Filter the entries that follow, copying every line in which the word "netlist" appears.

(AVAILABLE DATA)

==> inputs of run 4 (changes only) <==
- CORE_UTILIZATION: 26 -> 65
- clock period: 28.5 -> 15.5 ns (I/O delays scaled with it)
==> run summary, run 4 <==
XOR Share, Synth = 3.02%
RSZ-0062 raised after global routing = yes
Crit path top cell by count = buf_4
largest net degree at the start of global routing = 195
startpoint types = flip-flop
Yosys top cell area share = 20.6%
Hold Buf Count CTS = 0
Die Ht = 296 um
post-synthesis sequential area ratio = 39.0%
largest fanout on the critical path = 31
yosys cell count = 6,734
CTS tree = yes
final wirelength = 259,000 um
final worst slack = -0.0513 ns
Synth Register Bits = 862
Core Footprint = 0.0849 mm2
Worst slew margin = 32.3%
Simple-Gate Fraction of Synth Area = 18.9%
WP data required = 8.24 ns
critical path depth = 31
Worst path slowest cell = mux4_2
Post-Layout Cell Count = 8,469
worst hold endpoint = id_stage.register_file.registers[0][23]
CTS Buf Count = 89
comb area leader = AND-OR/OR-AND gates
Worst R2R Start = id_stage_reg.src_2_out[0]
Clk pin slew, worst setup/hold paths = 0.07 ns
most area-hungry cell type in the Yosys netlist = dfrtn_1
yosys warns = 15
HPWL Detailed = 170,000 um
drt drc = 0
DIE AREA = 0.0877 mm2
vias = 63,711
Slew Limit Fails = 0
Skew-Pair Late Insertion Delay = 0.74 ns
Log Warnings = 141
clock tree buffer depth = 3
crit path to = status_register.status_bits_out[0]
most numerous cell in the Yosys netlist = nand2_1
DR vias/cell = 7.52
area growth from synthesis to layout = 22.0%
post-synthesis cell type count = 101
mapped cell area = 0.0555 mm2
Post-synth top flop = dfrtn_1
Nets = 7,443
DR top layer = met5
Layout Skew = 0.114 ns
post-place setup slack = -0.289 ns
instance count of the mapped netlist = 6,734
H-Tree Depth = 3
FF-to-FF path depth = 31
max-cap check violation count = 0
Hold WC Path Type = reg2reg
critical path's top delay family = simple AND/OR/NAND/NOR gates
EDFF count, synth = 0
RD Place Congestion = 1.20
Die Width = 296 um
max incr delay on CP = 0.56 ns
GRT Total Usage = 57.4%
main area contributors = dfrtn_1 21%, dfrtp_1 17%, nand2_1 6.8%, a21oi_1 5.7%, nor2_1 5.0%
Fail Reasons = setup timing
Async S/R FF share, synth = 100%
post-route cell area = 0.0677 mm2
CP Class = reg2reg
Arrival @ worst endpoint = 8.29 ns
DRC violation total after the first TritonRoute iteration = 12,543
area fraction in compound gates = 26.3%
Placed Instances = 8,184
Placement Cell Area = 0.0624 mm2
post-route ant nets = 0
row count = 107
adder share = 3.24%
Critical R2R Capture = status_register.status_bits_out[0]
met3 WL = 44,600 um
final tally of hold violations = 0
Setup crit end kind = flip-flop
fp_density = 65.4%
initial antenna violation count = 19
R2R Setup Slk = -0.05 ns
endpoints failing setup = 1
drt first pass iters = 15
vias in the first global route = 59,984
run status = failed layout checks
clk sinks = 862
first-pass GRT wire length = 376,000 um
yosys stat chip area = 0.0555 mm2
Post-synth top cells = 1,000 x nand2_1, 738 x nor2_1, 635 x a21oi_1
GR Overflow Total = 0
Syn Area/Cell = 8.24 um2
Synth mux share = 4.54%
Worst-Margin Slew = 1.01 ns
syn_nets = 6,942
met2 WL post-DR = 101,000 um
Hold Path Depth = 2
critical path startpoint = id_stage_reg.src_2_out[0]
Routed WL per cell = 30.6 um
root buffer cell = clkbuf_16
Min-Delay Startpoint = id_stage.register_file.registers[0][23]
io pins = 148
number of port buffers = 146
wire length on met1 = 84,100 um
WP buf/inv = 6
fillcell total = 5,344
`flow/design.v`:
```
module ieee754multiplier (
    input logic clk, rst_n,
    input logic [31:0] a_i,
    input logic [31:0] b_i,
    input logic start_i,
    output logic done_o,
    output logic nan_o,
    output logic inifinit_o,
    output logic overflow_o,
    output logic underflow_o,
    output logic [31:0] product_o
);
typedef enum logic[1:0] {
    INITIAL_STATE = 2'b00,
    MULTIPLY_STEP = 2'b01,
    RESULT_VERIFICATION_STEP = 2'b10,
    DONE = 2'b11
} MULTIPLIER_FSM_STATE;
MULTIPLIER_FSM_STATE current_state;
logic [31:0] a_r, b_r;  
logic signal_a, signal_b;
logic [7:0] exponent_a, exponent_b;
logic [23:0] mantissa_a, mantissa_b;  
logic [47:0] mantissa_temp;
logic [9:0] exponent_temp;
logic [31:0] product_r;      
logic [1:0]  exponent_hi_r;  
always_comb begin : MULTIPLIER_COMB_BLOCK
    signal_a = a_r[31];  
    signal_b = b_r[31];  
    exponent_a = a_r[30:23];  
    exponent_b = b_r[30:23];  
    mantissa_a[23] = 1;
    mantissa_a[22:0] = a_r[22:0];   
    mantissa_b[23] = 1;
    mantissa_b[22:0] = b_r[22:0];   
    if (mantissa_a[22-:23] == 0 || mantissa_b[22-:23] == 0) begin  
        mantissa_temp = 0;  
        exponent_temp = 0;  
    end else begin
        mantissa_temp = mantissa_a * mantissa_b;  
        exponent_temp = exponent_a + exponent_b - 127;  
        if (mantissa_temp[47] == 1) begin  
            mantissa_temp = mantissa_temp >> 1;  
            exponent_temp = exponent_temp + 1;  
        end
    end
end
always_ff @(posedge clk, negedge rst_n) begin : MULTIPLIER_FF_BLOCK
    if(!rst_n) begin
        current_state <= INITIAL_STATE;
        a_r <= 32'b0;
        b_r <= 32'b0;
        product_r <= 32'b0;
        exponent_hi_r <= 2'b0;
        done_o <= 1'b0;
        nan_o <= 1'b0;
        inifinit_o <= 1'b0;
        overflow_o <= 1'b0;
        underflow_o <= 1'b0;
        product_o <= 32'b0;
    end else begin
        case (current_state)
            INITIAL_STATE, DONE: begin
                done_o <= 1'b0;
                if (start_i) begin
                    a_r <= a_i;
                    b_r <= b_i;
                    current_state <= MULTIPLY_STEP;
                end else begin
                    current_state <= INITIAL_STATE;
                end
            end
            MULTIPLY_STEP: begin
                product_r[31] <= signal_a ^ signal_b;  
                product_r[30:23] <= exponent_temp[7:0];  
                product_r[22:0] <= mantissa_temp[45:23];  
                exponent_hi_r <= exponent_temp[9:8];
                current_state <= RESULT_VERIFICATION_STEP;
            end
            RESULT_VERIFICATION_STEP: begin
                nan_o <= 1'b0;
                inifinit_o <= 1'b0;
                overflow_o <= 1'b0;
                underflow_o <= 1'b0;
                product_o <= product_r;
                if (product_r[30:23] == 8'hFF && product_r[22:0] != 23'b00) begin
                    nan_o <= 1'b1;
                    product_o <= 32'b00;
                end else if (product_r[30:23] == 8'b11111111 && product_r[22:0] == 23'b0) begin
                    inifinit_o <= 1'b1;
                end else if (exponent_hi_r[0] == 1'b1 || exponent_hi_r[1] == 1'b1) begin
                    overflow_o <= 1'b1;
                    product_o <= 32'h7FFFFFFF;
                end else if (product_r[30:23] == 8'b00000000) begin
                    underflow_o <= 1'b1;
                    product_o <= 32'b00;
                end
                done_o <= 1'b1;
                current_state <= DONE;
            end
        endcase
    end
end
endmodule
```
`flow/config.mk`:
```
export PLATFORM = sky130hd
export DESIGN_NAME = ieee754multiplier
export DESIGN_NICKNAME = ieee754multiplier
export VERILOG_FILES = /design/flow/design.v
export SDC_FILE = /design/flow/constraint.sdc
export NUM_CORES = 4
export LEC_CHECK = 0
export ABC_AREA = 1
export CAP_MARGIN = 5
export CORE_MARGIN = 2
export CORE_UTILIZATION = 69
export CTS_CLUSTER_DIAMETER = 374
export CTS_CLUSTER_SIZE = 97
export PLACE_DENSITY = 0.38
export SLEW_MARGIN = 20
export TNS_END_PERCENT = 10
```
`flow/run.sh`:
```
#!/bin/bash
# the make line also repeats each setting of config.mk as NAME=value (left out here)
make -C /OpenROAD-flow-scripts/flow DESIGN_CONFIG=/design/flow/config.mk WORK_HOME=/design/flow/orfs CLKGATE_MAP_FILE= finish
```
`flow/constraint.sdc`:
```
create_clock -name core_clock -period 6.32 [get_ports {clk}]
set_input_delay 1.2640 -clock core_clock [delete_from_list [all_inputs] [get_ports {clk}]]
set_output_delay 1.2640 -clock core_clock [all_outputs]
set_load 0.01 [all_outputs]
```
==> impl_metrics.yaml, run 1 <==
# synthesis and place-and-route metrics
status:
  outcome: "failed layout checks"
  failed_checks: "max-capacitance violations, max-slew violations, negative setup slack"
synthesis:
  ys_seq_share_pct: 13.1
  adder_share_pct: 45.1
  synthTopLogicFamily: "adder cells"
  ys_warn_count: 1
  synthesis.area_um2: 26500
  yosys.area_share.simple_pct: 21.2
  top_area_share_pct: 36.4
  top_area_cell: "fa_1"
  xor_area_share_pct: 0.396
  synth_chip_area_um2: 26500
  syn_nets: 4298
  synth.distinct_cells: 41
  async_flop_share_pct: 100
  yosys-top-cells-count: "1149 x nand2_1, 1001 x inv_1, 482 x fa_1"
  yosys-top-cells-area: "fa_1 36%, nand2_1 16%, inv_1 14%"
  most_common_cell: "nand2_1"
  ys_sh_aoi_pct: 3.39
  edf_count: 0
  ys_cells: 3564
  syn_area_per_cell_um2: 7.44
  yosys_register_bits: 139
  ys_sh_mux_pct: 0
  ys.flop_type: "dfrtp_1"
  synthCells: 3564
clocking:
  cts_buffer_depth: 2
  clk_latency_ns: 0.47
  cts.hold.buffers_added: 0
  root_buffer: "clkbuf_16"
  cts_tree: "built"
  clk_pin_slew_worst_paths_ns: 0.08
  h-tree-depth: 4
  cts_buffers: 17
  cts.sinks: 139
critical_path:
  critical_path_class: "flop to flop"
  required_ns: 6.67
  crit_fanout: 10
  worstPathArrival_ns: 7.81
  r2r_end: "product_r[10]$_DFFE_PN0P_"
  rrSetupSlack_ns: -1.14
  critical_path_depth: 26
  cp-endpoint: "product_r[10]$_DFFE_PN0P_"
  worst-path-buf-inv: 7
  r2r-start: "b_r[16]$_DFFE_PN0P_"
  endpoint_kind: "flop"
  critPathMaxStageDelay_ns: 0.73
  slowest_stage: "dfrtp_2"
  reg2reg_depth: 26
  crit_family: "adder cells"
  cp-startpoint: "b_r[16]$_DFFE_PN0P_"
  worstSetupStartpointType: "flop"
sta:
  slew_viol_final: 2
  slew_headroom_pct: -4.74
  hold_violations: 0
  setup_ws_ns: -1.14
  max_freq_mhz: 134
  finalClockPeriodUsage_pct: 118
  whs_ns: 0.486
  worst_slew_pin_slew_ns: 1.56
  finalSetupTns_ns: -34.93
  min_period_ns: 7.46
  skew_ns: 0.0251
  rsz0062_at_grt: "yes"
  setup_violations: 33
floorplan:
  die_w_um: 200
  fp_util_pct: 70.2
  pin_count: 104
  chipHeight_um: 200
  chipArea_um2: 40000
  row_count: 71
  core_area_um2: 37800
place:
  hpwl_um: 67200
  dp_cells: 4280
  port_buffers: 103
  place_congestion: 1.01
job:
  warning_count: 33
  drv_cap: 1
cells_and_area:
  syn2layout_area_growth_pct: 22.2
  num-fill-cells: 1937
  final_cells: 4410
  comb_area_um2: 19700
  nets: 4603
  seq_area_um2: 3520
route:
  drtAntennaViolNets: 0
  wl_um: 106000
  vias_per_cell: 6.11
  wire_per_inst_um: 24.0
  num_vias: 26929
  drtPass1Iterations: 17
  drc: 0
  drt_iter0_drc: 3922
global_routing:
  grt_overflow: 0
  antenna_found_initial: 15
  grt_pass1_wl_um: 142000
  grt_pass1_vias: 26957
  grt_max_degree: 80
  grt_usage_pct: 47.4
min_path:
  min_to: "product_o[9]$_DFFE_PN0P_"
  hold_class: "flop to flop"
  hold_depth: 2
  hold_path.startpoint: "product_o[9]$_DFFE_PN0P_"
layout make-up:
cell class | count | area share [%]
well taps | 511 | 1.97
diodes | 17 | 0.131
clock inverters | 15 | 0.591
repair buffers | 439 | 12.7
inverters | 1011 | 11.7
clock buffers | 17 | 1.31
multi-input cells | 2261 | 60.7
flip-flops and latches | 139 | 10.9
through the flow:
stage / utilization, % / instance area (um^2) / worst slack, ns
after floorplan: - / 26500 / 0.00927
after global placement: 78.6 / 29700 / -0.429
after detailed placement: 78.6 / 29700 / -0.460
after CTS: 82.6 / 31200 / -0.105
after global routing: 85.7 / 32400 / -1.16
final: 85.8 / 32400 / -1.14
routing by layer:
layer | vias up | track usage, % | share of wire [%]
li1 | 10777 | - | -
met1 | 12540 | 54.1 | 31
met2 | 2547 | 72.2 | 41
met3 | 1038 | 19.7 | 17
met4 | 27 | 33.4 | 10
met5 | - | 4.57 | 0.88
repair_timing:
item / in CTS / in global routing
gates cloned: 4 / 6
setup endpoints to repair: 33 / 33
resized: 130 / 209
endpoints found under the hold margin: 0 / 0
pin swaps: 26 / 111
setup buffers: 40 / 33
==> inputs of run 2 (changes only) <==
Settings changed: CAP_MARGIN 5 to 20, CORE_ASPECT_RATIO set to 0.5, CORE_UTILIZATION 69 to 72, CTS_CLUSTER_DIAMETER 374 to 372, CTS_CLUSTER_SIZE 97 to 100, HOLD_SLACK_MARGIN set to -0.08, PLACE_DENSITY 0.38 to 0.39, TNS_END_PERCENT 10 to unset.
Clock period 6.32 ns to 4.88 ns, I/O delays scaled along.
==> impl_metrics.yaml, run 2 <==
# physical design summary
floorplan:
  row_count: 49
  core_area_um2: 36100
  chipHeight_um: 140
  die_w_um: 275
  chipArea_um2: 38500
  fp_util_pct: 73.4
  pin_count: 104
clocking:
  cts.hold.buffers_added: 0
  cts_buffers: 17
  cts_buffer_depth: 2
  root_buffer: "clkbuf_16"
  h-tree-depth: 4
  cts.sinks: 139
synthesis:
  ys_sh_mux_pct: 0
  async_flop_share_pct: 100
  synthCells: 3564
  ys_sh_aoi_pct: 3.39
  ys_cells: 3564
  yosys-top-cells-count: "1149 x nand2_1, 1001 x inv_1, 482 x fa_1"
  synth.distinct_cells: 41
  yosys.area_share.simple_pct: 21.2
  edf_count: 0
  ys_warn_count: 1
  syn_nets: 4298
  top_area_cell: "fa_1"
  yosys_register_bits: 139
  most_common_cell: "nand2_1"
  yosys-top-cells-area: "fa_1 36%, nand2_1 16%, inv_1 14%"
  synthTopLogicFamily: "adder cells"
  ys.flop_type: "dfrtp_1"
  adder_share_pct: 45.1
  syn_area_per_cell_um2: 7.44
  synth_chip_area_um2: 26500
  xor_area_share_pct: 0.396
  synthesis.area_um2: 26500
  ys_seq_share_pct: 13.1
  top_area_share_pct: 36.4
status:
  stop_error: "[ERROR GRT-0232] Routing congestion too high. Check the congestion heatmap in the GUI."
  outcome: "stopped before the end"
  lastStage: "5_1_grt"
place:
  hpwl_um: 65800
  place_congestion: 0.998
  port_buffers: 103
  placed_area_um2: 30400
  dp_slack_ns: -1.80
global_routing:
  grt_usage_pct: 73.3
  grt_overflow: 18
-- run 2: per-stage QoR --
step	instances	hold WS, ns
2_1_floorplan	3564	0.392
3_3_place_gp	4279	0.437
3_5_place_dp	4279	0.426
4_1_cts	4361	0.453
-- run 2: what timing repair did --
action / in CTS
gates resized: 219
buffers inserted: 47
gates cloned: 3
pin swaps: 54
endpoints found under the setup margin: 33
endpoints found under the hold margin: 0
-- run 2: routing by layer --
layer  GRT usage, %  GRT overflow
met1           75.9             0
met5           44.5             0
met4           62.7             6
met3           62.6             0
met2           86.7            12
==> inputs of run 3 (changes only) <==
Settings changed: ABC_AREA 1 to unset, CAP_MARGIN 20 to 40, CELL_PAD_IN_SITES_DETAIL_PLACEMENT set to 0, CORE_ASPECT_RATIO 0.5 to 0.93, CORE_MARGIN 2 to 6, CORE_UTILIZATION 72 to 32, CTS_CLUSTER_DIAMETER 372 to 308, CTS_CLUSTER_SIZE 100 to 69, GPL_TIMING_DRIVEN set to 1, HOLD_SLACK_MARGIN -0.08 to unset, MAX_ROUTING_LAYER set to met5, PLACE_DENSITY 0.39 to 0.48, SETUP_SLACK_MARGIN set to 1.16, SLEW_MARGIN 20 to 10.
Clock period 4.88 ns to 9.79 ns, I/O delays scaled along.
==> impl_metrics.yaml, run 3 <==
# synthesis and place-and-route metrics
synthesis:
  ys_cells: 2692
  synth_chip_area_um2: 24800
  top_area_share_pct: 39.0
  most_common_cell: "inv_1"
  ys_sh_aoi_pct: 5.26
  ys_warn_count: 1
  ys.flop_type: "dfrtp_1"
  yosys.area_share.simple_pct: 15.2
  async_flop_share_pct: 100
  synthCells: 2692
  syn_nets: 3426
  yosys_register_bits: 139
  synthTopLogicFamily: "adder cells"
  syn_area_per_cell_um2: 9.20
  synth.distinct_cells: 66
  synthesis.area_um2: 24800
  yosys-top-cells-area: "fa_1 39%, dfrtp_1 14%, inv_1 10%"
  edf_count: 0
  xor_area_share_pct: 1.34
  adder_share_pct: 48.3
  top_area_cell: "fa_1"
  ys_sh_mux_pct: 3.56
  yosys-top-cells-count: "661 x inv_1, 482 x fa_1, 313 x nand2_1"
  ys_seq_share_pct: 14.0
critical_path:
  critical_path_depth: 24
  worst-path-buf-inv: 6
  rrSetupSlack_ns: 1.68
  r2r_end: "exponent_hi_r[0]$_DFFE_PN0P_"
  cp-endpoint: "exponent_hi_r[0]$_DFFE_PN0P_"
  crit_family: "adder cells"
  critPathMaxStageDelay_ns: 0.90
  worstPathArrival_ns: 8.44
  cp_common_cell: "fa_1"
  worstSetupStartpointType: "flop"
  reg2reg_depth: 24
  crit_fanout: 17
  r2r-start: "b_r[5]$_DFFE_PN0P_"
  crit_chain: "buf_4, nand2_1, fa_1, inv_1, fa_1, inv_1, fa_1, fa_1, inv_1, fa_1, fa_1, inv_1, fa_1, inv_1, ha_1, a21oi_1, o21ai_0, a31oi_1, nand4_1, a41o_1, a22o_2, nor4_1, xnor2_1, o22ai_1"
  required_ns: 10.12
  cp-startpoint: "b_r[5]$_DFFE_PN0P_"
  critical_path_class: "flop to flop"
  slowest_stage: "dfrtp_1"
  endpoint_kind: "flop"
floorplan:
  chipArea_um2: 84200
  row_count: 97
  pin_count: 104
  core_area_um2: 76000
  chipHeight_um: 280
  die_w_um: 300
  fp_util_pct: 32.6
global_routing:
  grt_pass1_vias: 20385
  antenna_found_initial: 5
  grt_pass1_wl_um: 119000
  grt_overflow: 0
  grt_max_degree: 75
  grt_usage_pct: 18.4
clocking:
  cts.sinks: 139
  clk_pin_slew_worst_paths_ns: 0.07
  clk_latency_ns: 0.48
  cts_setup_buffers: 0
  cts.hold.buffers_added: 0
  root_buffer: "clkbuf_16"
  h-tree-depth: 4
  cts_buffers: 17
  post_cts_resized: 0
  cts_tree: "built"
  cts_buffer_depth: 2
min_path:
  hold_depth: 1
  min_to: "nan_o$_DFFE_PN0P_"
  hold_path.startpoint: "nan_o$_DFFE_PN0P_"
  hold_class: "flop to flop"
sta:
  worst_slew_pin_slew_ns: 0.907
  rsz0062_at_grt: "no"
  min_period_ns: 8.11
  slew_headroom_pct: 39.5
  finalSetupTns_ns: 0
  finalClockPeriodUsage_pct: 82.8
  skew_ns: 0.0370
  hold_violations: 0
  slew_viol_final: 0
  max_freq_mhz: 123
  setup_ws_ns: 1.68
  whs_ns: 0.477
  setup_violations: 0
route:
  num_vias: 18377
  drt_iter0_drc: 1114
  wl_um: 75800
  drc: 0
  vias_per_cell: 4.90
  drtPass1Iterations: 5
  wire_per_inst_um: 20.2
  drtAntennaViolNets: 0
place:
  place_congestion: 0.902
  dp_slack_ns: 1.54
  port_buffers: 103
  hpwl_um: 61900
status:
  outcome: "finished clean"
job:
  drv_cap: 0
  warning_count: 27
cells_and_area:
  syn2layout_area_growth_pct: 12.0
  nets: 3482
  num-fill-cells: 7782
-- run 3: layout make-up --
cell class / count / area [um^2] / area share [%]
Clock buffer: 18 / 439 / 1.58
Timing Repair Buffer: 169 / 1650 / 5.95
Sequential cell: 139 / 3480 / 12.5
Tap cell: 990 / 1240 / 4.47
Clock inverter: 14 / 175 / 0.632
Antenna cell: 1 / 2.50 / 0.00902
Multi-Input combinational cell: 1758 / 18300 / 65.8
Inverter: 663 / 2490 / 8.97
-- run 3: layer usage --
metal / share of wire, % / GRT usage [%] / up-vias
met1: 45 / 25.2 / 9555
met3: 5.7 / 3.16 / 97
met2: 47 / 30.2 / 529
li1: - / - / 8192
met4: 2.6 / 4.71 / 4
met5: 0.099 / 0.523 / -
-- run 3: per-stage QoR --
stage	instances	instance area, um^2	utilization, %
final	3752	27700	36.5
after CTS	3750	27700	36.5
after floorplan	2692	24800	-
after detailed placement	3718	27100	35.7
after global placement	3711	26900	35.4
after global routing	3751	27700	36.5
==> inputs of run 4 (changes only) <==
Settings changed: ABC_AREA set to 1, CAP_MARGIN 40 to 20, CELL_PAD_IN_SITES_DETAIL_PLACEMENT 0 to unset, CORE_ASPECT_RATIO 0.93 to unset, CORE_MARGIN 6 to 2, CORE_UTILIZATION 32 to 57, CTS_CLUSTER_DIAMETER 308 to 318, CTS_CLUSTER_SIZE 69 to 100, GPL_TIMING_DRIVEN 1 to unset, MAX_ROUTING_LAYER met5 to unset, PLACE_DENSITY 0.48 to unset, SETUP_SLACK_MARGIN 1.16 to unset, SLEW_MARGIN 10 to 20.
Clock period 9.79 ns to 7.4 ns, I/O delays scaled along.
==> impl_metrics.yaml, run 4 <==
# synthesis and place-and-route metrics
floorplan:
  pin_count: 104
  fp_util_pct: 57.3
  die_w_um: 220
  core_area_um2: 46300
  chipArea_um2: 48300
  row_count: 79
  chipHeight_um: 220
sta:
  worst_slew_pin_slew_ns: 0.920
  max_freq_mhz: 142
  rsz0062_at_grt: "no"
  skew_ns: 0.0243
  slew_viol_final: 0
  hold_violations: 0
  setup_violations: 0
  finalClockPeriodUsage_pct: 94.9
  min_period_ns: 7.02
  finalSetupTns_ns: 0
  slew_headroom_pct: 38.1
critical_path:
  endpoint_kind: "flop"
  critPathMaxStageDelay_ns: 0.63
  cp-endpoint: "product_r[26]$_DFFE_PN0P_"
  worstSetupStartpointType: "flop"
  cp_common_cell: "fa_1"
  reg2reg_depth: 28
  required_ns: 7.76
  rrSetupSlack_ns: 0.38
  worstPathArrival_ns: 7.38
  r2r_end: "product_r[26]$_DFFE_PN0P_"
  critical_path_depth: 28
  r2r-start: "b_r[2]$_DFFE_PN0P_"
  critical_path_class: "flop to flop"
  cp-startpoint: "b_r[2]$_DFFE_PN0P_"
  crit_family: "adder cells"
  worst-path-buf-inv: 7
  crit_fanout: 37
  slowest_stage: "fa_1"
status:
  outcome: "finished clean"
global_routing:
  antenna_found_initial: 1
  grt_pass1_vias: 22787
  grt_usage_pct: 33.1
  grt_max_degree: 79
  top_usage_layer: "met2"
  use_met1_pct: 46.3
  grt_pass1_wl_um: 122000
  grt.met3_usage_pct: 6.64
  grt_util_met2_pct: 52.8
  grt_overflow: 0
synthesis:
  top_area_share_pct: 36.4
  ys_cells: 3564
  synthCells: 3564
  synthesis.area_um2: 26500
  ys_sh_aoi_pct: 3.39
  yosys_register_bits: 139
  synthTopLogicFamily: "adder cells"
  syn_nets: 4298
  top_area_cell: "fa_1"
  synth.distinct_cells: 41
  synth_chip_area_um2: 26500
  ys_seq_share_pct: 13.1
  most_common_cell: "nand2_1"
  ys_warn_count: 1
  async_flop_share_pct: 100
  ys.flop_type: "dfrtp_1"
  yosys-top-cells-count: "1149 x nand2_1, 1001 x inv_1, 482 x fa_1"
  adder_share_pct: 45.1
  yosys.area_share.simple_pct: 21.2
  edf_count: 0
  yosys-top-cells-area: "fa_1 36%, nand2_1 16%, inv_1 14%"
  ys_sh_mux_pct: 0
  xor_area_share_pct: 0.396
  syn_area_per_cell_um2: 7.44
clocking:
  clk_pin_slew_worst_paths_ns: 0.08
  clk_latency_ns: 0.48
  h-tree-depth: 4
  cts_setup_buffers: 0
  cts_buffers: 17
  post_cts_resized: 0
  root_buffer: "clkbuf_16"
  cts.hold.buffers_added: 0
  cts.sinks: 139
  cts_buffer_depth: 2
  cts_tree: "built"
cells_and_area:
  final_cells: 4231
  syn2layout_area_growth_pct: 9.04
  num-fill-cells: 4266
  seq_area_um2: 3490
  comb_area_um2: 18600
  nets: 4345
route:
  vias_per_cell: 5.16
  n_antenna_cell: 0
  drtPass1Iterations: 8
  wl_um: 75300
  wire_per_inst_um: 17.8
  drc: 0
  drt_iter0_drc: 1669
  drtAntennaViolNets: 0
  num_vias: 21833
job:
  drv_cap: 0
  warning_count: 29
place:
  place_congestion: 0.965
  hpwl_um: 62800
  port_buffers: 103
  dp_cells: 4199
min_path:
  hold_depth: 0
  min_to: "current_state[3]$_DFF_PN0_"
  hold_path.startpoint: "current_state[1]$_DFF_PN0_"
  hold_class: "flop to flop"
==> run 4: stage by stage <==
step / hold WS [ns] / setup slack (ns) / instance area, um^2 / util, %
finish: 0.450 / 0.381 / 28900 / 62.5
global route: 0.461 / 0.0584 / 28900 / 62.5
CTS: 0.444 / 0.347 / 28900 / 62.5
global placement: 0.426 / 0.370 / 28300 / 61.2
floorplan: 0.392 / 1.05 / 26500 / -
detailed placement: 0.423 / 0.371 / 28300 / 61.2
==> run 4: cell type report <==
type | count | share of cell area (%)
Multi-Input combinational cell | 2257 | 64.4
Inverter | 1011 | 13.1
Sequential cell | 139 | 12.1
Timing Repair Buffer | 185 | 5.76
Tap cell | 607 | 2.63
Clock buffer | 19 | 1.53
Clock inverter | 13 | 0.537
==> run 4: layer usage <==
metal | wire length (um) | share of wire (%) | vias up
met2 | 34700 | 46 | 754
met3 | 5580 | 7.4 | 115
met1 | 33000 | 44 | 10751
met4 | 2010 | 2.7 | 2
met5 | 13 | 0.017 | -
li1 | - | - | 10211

(End AVAILABLE DATA)

WRITTEN RESPONSE —
most area-hungry cell type in the Yosys netlist = dfrtn_1
most numerous cell in the Yosys netlist = nand2_1
instance count of the mapped netlist = 6,734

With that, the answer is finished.